Regarding the so-called “enrichment” of the fundamental axioms, Dr. Corazza says, “As they are understood today, the foundational axioms are not strong enough to account for the presence of certain kinds of exotic infinities in the mathematical universe – infinities that play a crucial role in many areas of mathematical research.”
Because of this limitation, in 1990 Dr. Corazza formulated the Wholeness Axiom, which he said “asserts in a mathematical way that the universe arises from transformational dynamics of wholeness that preserve the essential nature of wholeness.

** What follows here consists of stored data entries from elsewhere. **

Context: an optimization exercise on an open-source flow, tuned for small area. The choices shown serve that exercise and are no tape-out recipe.
For this run, only the layout was checked, not whether the RTL still works.
Power figures rest on the tool's default switching activity, not on a simulated workload.

## config.mk

```make
export PLATFORM = sky130hd
export DESIGN_NAME = cpu_top
export DESIGN_NICKNAME = cpu_top
export VERILOG_FILES = /design/flow/design.v
export SDC_FILE = /design/flow/constraint.sdc
export NUM_CORES = 4
export LEC_CHECK = 0
export CAP_MARGIN = 20
export CORE_MARGIN = 2
export CORE_UTILIZATION = 40
export SETUP_SLACK_MARGIN = 0.15
export SLEW_MARGIN = 20
```

## constraint.sdc

```tcl
create_clock -name core_clock -period 11.0 [get_ports {clk}]
set_input_delay 2.2000 -clock core_clock [delete_from_list [all_inputs] [get_ports {clk}]]
set_output_delay 2.2000 -clock core_clock [all_outputs]
set_load 0.01 [all_outputs]
```

## design.v

```verilog
module alu(
    input wire[31:0]src_a, src_b,
    input wire[2:0]alucontrol,
    output reg[31:0]result
);
always @(*) begin
    case (alucontrol)
        3'b000: result = src_a;
        3'b001: result = src_a + src_b;
        3'b100: result = src_a ^ src_b;
        3'b110: result = src_a | src_b;
        3'b111: result = src_a & src_b;
        default: result = 0;
    endcase
end
endmodule
module control(
    input [31:0]instr,
    output reg [11:0]imm12,
    output reg rf_we,
    output reg [2:0]alu_op,
    output reg alu_src,
    output reg mem_we,
    output reg branch,
    output reg jump,
    output reg jump_reg
);
wire [6:0]opcode = instr[6:0];
wire [2:0]funct3 = instr[14:12];
wire [1:0]funct2 = instr[26:25];
wire [4:0]funct5 = instr[31:27];
always @(*) begin
    rf_we = 1'b0;
    alu_op = 3'b0;
    imm12 = 12'b0;
    alu_src = 1'b0;
    mem_we = 1'b0;
    branch = 1'b0;
    jump   = 1'b0;
    jump_reg = 1'b0;
    casez ({funct5, funct2, funct3, opcode})
        17'b?????_??_000_0010011: begin  
            rf_we = 1'b1;
            alu_op = 3'b001;
            imm12 = instr[31:20];
            alu_src = 1'b1;
        end
        17'b?????_??_100_0010011: begin  
            rf_we = 1'b1;
            alu_op = 3'b100;
            imm12 = instr[31:20];
            alu_src = 1'b1;
        end
        17'b?????_??_110_0010011: begin  
            rf_we = 1'b1;
            alu_op = 3'b110;
            imm12 = instr[31:20];
            alu_src = 1'b1;
        end
        17'b?????_??_111_0010011: begin  
            rf_we = 1'b1;
            alu_op = 3'b111;
            imm12 = instr[31:20];
            alu_src = 1'b1;
        end
        17'b00000_00_000_0110011: begin  
            rf_we = 1'b1;
            alu_op = 3'b001;
            alu_src = 1'b0;
        end
        17'b00000_00_100_0110011: begin  
            rf_we = 1'b1;
            alu_op = 3'b100;
            alu_src = 1'b0;
        end
        17'b00000_00_110_0110011: begin  
            rf_we = 1'b1;
            alu_op = 3'b110;
            alu_src = 1'b0;
        end
        17'b00000_00_111_0110011: begin  
            rf_we = 1'b1;
            alu_op = 3'b111;
            alu_src = 1'b0;
        end
        17'b?????_??_010_0100011: begin  
            rf_we = 1'b0;
            alu_op = 3'b001;
            imm12 = {instr[31:25], instr[11:7]};
            alu_src = 1'b1;
            mem_we = 1'b1;
        end
        17'b?????_??_001_1100011: begin  
            imm12 = {instr[31], instr[31], instr[7], instr[30:25], instr[11:9]};
            alu_op = 3'b100;
            branch = 1'b1;
        end
        17'b?????_??_000_1100011: begin  
            imm12 = {instr[31], instr[31], instr[7], instr[30:25], instr[11:9]};
            alu_op = 3'b111;
            branch = 1'b1;
        end
        17'b?????_??_???_1101111: begin  
            rf_we = 1'b1;
            jump = 1'b1;  
            imm12 = {instr[31],instr[19:12],instr[20],instr[30:21], 1'b0};  
        end
        17'b?????_??_???_1100111: begin  
            rf_we = 1'b1;
            jump_reg = 1'b1;  
            imm12 = {instr[31],instr[19:12],instr[20],instr[30:21], 1'b0};  
        end
        default: begin
        end
    endcase
end
endmodule
module reg_file(
    input clk,
    input [4:0]raddr0,    
    input [4:0]raddr1,    
    input [4:0]waddr,     
    input [31:0]wdata,    
    input we,             
    output [31:0]rdata0,  
    output [31:0]rdata1   
);
reg [31:0]x[31:0];
assign rdata0 = (raddr0 != 5'b0) ? x[raddr0] : 32'b0;
assign rdata1 = (raddr1 != 5'b0) ? x[raddr1] : 32'b0;
always @(posedge clk) begin
    if (we) begin
        x[waddr] <= wdata;
    end
end
endmodule
module mem_ctrl(
    input clk,
    input rst,
    input [31:0]addr,
    input [31:0]data,
    input we,
    output reg [15:0]data_out
);
always @(posedge clk) begin
    if (rst) begin
        data_out <= 16'b0;
    end else if (we) begin
        if (addr == 32'h20)
            data_out <= data[15:0];
    end
end
endmodule
module core(
    input clk,
    input rst,
    input [31:0]instr_data,
    input [31:0]last_pc,
    output [31:0]instr_addr,
    output [31:0]mem_addr,
    output [31:0]mem_data,
    output mem_we
);
wire branch;
wire jump;
wire jump_reg;
wire has_imm;
wire [2:0]alu_op;
wire [11:0]imm12;
wire [31:0]alu_result;
wire [31:0]rf_rdata0;
wire [31:0]rf_rdata1;
wire rf_we;
wire [31:0]imm32 = {{20{imm12[11]}}, imm12};
wire cmp_res = alu_result != 0;
wire branch_taken = branch & cmp_res;
reg [31:0]pc;
wire [31:0]branch_target = pc + imm32;
wire [31:0]jump_target = pc + (imm32 >> 2);
wire [31:0]jump_reg_target = rf_rdata0 + (imm32 >> 2);
wire [31:0]pc_target = branch_taken ? branch_target : jump ? jump_target: jump_reg ? jump_reg_target : pc + 1;
wire [31:0]pc_next = (pc == last_pc) ? pc : pc_target;
always @(posedge clk) begin
    if (rst)
        pc <= 32'b0;
    else
        pc <= pc_next;
end
wire [31:0]instr = instr_data;
assign instr_addr = rst ? 32'b0 : pc_next;
wire [4:0]rd = instr[11:7];
wire [4:0]rs1 = instr[19:15];
wire [4:0]rs2 = instr[24:20];
wire [4:0]rf_raddr0 = rs1;
wire [4:0]rf_raddr1 = rs2;
wire [31:0]rf_wdata = alu_result;
wire [4:0]rf_waddr = rd;
assign mem_addr = alu_result;
assign mem_data = rf_rdata1;
wire [31:0]alu_b_src = has_imm ? imm32 : rf_rdata1;
alu alu(
    .src_a(rf_rdata0), .src_b(alu_b_src),
    .alucontrol(alu_op),
    .result(alu_result)
);
reg_file rf(
    .clk(clk),
    .raddr0(rf_raddr0), .rdata0(rf_rdata0),
    .raddr1(rf_raddr1), .rdata1(rf_rdata1),
    .waddr(rf_waddr), .wdata(rf_wdata), .we(rf_we)
);
control control(
    .instr(instr),
    .imm12(imm12),
    .rf_we(rf_we),
    .alu_op(alu_op),
    .alu_src(has_imm),
    .mem_we(mem_we),
    .branch(branch),
    .jump(jump),
    .jump_reg(jump_reg)
);
endmodule
module cpu_top(
    input clk,
    input rst,
    output [31:0]instr_addr,
    input [31:0]instr_data,
    output mem_we,
    output [31:0]mem_addr,
    output [31:0]mem_data,
    output [15:0]data_out
);
mem_ctrl mem_ctrl(
    .clk(clk), .rst(rst), .addr(mem_addr), .data(mem_data),
    .we(mem_we), .data_out(data_out)
);
core core(
    .clk(clk), .rst(rst),
    .instr_data(instr_data), .last_pc(32'd255),
    .instr_addr(instr_addr),
    .mem_addr(mem_addr), .mem_data(mem_data),
    .mem_we(mem_we)
);
endmodule
```

## run.sh

```bash
#!/bin/bash
# synth_recipe.tcl (not shown) runs the flow's synth.tcl, then flattens the netlist and writes it again
# the make line also repeats each setting of config.mk as NAME=value (left out here)
make -C /OpenROAD-flow-scripts/flow DESIGN_CONFIG=/design/flow/config.mk WORK_HOME=/design/flow/orfs CLKGATE_MAP_FILE= SYNTH_SCRIPT=/design/flow/synth_recipe.tcl finish
```

==> summary.md <==
| Metric | Value |
|---|---|
| CORE AREA | 144000 µm² |
| Die area | 149000 µm² |
| # nets final | around 4600 |
| Syn avg cell area | 15.2 µm² |
| Area Overhead vs Synth | 20.9% |
| Clock-pin slew on the worst setup and hold paths | 60 ps |
| Non-Filler Instances | 6381 |
| Vias per cell | 6.32 |
| GR Overflow Total | 0 |
| WP data arrival | 8560 ps |
| I/O pin count | 147 |
| First-pass GRT wire length | 291000 µm |
| Synth top cells by count | edfxtp_1, mux4_2, nor2_1 |
| Cell taking the most area after synthesis | edfxtp_1 |
| CTS Hold Bufs | 0 |
| Cells after DPL | 6137 |
| Die Ht | between 300 and 400 µm |
| H-tree depth | 3 |
| Final setup fails | 0 |
| Status | no timing/DRC/antenna violations |
| Minimum hold slack | between 400 and 500 ps |
| CP max stage cell | mux4_2 |
| Max-cap violation count | 0 |
| Initial drt markers | around 5000 |
| Final period util | 97.8% |
| RSZ-0062 raised after global routing | true |
| Mapped Cells | 3822 |
| Share of post-route cells with drive strength above 1 | 33.3% |
| Drt pass-1 iters | 6 |
| Worst Hold Launch | mem_ctrl.data_out[2] |
| Post-synth top area share | 52.8% |
| Post-synth EDFFs | 1024 |
| Vias | 40300 |
| R2r startpoint | core.rf.x[27][1] |
| Syn nets | about 4000 |
| Peak Freq | approximately 93 MHz |
| CTS Buffer Depth | 3 |
| Routed WL | 209000 µm |
| DRC Markers | 0 |
| Max-slew violations | 0 |
| Ys flop type | edfxtp_1 |
| Crit start category | input pin |
| Number of global-route vias before repair | between 30000 and 40000 |
| # clock sinks | 1072 |
| Finished Cell Area | 70400 µm² |
| Largest net degree at the start of global routing | 62 |
| Largest cells by area after synthesis | edfxtp_1, mux4_2, ha_1, mux2i_1, dfxtp_1 |
| Initial core utilization | 40.4% |
| Worst Max-Slew Pin Slew | around 1100 ps |
| Hold/Removal Path Class | reg -> reg |
| Cell with the most instances after synthesis | edfxtp_1 |
| P_leak | ~24 nW |
| Warnings, synthesis | 5 |
| Setup Skew | approximately 52 ps |
| VDD IR max | roughly 0.14 mV |
| Rel. slew slack | 23.9% |
| Antenna viol nets, final | 0 |
| Clock latency on the worst-skew pair | between 700 and 800 ps |
| CTS tree | done |
| CTS root buffer | clkbuf_16 |
| Num rows | ~140 |
| Total Power | 10.2 mW |
| Synth async-reset ratio | 0% |
| Port Buffers | 146 |
| Period minus WS final | approximately 11000 ps |
| Crit. Startpoint | instr_data[20] |
| DR WL/cell | 32.7 µm |
| CP max stage delay | 520 ps |
| Mapped cell area | ~58000 µm² |
| Placed Area | 65800 µm² |
| FF+latch count, synth | between 1000 and 1500 |
| Setup CP Type | in -> out |
| Pwr/cell area | 145 nW/µm² |
| DP Wirelength | 136000 µm |
| Critical Path Most Common Cell | buf_4 |
| Cts bufs inserted | 113 |
| Worst EP required | 8800 ps |
| Critical path peak fanout | 7 |
| Chip width | 385 µm |
| Kind of end point of the critical path | output port |
| Post-synthesis sequential area ratio | 54.5% |
| Final Hold Fails | 0 |
| Total GRT Usage | 27.7% |
| Antenna violations before repair | 4 |
| GP Congestion | around 0.93 |
| Unique cell type count in the Yosys netlist | roughly 90 |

Adding the Wholeness Axiom to the list of standard axioms provides the account of mathematical infinities – even the exotic ones – that has been missing for so long.”
Dr. Corazza’s new article addresses a challenge that any new mathematical foundation must face: Does the new foundation survive after modern techniques are applied to create new universes?
An old question, solved by such techniques, was to determine the exact infinite size of the real number line. Stanford professor Paul Cohen showed in the 1960s that for almost any imaginable infinite size, there is a universe in which the real number line has that exact size.
So what happens to the Wholeness Axiom in those new universes? “If this new axiom is as good as expected, the Wholeness Axiom will hold true in all such universes,’’ Dr. Corazza said. “And this is what I was able to prove in my paper. The Wholeness Axiom survives all such transformations of the universe.”
The paper is available for free via the online research network Research Gate at bit.ly/333JfJu.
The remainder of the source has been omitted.